How will collaboration of indigenous companies add value to Nigeria’s oil and gas industry?
I do not think he meant that we have not added value, value is being added but not to the extent that we want it. The way to get it to higher level is collaboration, synergizing between the entities especially PETAN and non-PETAN members in order to be able to handle bigger scope and also to compete with international service providers.That is the direction.
Why is collaboration not taking place currently?
It is the Nigerian factor. Everybody wants to do things in his own way and it is not the way to go. If you remember, if you go to houses where you have flats, like 10 to 20 flats, then you have up to 20 antennas whereas one antenna can work for everybody and they will all connect to it. So, it is about understanding that the way to create value requires working together not individuals. It is a mindset thing and we are going to get there.
What is your future plan to incorporate technology into your operation?
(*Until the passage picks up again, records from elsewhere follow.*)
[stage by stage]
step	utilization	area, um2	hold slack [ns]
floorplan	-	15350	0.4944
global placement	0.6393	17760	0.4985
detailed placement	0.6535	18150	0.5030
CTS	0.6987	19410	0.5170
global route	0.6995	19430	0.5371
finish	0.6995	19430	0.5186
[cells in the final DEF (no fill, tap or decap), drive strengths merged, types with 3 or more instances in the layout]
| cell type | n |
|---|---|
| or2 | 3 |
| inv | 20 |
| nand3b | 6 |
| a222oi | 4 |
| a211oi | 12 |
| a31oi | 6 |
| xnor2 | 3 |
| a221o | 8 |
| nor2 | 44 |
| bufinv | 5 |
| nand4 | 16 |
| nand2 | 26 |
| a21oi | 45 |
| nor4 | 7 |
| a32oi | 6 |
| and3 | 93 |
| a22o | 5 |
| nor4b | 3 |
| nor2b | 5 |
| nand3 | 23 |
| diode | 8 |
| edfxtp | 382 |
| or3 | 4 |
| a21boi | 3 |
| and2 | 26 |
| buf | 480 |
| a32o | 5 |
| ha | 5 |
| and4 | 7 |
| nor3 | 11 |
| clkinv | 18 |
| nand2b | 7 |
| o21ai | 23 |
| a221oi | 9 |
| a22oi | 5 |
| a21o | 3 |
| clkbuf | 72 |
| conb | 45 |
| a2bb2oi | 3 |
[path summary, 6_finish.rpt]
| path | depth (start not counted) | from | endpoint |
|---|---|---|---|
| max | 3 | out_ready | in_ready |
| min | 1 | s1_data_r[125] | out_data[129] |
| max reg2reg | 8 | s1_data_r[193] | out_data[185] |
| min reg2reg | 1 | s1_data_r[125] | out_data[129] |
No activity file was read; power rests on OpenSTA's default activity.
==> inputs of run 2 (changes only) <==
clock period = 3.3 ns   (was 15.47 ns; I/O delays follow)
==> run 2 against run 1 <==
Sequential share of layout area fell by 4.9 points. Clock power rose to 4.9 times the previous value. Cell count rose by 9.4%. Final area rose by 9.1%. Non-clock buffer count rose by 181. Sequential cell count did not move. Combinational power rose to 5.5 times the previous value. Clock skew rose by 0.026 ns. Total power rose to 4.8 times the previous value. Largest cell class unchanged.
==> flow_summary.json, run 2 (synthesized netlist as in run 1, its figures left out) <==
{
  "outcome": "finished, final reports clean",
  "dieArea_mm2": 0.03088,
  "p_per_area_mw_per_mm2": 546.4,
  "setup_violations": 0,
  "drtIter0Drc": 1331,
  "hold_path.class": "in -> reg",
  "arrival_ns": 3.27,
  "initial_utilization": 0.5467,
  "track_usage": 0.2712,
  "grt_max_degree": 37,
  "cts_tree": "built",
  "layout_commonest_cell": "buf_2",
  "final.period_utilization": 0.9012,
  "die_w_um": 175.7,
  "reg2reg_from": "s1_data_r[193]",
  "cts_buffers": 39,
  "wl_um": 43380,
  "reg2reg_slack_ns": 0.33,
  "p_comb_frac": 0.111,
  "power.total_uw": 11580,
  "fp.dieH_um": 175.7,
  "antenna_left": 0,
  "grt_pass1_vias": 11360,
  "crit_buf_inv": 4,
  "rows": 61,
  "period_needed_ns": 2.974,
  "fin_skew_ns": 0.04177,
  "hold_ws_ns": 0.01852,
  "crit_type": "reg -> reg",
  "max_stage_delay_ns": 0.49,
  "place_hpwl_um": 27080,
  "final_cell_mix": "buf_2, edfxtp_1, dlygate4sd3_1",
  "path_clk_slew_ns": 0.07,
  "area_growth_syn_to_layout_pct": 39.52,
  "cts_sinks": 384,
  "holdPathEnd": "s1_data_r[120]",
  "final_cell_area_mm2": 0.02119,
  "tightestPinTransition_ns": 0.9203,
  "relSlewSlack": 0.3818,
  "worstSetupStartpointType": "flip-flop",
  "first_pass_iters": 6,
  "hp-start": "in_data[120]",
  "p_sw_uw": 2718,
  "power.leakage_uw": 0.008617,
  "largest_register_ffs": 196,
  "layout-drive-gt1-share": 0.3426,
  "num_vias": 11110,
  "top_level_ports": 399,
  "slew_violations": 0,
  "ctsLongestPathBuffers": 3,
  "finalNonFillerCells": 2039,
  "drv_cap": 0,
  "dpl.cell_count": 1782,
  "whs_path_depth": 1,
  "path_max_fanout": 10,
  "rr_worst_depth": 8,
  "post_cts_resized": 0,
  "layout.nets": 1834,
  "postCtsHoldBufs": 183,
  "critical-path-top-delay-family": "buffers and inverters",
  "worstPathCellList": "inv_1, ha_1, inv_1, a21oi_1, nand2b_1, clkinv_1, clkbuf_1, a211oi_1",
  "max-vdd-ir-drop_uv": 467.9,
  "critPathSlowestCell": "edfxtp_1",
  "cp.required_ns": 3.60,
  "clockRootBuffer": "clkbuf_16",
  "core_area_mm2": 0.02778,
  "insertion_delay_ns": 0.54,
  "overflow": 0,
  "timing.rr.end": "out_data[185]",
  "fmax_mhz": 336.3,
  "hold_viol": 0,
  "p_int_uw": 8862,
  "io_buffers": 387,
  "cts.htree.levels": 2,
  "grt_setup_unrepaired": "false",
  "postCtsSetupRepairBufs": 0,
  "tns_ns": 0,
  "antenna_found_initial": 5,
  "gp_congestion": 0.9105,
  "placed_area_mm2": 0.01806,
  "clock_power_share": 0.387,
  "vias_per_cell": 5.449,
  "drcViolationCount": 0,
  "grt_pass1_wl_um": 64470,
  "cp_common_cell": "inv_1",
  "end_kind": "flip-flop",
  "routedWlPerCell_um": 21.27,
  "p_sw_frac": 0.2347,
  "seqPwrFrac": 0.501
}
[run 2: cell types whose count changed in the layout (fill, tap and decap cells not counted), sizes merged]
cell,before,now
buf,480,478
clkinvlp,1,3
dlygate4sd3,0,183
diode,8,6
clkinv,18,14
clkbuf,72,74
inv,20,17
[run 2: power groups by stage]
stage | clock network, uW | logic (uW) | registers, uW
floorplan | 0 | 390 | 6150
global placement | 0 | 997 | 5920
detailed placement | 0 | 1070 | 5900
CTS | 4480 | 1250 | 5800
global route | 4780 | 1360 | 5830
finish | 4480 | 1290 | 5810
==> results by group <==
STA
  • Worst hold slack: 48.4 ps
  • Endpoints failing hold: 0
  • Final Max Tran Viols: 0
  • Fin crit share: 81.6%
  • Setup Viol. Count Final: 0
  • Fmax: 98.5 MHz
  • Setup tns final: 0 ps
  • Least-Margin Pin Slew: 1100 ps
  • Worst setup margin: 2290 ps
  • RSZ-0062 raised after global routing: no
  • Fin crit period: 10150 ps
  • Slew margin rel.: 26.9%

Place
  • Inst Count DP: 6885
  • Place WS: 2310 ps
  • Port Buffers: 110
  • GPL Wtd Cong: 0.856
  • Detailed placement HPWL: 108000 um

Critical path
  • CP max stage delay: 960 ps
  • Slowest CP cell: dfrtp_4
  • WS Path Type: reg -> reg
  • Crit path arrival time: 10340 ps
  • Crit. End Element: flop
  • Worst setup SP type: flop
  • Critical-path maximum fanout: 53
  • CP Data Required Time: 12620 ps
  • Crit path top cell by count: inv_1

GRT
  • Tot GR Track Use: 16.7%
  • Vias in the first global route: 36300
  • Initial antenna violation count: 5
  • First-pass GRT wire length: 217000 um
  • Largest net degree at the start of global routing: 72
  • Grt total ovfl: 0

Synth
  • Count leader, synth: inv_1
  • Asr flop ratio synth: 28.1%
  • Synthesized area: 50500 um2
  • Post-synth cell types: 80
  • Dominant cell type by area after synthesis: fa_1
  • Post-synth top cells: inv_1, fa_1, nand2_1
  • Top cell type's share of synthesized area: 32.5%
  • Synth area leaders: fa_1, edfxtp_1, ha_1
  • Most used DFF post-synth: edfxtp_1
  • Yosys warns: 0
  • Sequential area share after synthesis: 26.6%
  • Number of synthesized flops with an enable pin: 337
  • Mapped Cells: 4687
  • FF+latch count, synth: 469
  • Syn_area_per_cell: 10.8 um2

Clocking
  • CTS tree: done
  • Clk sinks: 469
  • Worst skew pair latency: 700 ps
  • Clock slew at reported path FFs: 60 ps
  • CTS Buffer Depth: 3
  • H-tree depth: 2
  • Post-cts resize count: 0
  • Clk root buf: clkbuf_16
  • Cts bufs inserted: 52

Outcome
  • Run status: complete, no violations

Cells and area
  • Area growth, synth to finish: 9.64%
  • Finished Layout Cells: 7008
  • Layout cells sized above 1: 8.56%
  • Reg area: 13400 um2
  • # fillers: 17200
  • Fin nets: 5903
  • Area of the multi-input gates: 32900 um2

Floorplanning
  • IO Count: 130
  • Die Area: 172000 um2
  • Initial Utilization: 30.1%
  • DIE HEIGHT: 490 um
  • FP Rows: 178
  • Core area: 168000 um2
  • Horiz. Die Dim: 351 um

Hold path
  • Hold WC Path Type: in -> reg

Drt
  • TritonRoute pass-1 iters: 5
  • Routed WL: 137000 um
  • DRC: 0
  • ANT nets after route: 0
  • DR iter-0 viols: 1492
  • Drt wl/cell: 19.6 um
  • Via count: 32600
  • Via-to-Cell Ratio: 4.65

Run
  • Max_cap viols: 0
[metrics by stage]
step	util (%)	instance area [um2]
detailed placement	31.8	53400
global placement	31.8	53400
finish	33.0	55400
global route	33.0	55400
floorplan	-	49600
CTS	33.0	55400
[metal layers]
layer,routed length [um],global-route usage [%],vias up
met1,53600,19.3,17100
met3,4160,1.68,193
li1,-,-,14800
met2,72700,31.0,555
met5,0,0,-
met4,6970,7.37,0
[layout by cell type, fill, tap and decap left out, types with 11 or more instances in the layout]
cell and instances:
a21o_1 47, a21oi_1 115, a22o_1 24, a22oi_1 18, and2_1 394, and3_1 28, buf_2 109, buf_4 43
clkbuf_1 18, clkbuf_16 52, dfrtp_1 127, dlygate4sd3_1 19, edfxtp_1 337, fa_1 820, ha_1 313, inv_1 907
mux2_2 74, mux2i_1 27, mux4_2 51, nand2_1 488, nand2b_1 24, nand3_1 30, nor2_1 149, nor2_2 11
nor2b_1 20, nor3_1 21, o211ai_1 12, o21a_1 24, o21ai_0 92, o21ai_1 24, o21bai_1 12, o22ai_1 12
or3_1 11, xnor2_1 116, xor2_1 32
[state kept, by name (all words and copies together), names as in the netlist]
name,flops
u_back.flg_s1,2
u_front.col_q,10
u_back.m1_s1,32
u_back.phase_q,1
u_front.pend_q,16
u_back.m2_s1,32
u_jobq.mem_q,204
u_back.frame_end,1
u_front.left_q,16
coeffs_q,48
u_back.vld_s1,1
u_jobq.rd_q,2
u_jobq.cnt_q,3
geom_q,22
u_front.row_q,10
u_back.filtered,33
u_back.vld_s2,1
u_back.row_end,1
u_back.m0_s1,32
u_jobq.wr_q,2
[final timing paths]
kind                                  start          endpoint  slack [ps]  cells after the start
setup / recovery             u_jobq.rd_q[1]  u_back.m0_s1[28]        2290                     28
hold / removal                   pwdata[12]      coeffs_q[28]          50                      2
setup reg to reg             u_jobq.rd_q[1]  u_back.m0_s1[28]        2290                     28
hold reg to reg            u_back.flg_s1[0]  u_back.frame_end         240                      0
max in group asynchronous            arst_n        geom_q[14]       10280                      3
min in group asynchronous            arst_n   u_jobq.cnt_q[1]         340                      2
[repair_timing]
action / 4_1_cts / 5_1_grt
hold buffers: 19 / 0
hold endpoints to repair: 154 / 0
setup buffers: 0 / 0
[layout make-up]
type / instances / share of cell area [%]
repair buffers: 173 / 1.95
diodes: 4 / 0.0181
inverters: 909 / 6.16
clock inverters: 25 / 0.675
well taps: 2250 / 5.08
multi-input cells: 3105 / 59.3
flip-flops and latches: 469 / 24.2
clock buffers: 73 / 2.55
We are already incorporating a lot of technology in our operation. I will give you an example, many years ago, you could not find Nigerian companies that could do horizontal directional drilling, you would have had to go get international companies to come and do it. We have deployed that and have been able to cross rivers with 48-inch pipeline which will mean drilling and opening the line, the hole to 64 inches which is a major challenge because it collapses a lot as it as unconsolidated. But the point is that we are encouraging technology a lot as a company. In University of Nigeria, Nsukka, we have been sponsoring Nano-technology and it has got a lot of applications across boards. However, in the Oil industry, we can talk of drilling solutions and talk of materials but the fact remains that such technology will go from research into deployment. This now requires teaming up with the research entity and the industries. Also, in UNN, we have sponsored the science pack called “The Lion Science Park” which is the first of its kind in Nigeria. The UNN is the first university to set up science Park in Nigeria It is done in collaboration with the idioms science pack in Sweden. Now, it is a big thing going on. If you go Nnsukka today, you will see it in action. What we are doing there is the incubation of technology from the students at various levels, helping them to develop it and link them up to industries that can invest and take it to work. Yes, you may not be able to confer the 20 opportunities but if it is just 20 per cent you are able to convert, you are making a major headway as it is going to end up like a silicon valley. So, things like that, Oilserv likes to encourage, not just for our own use but to be able to drive technology in Nigeria.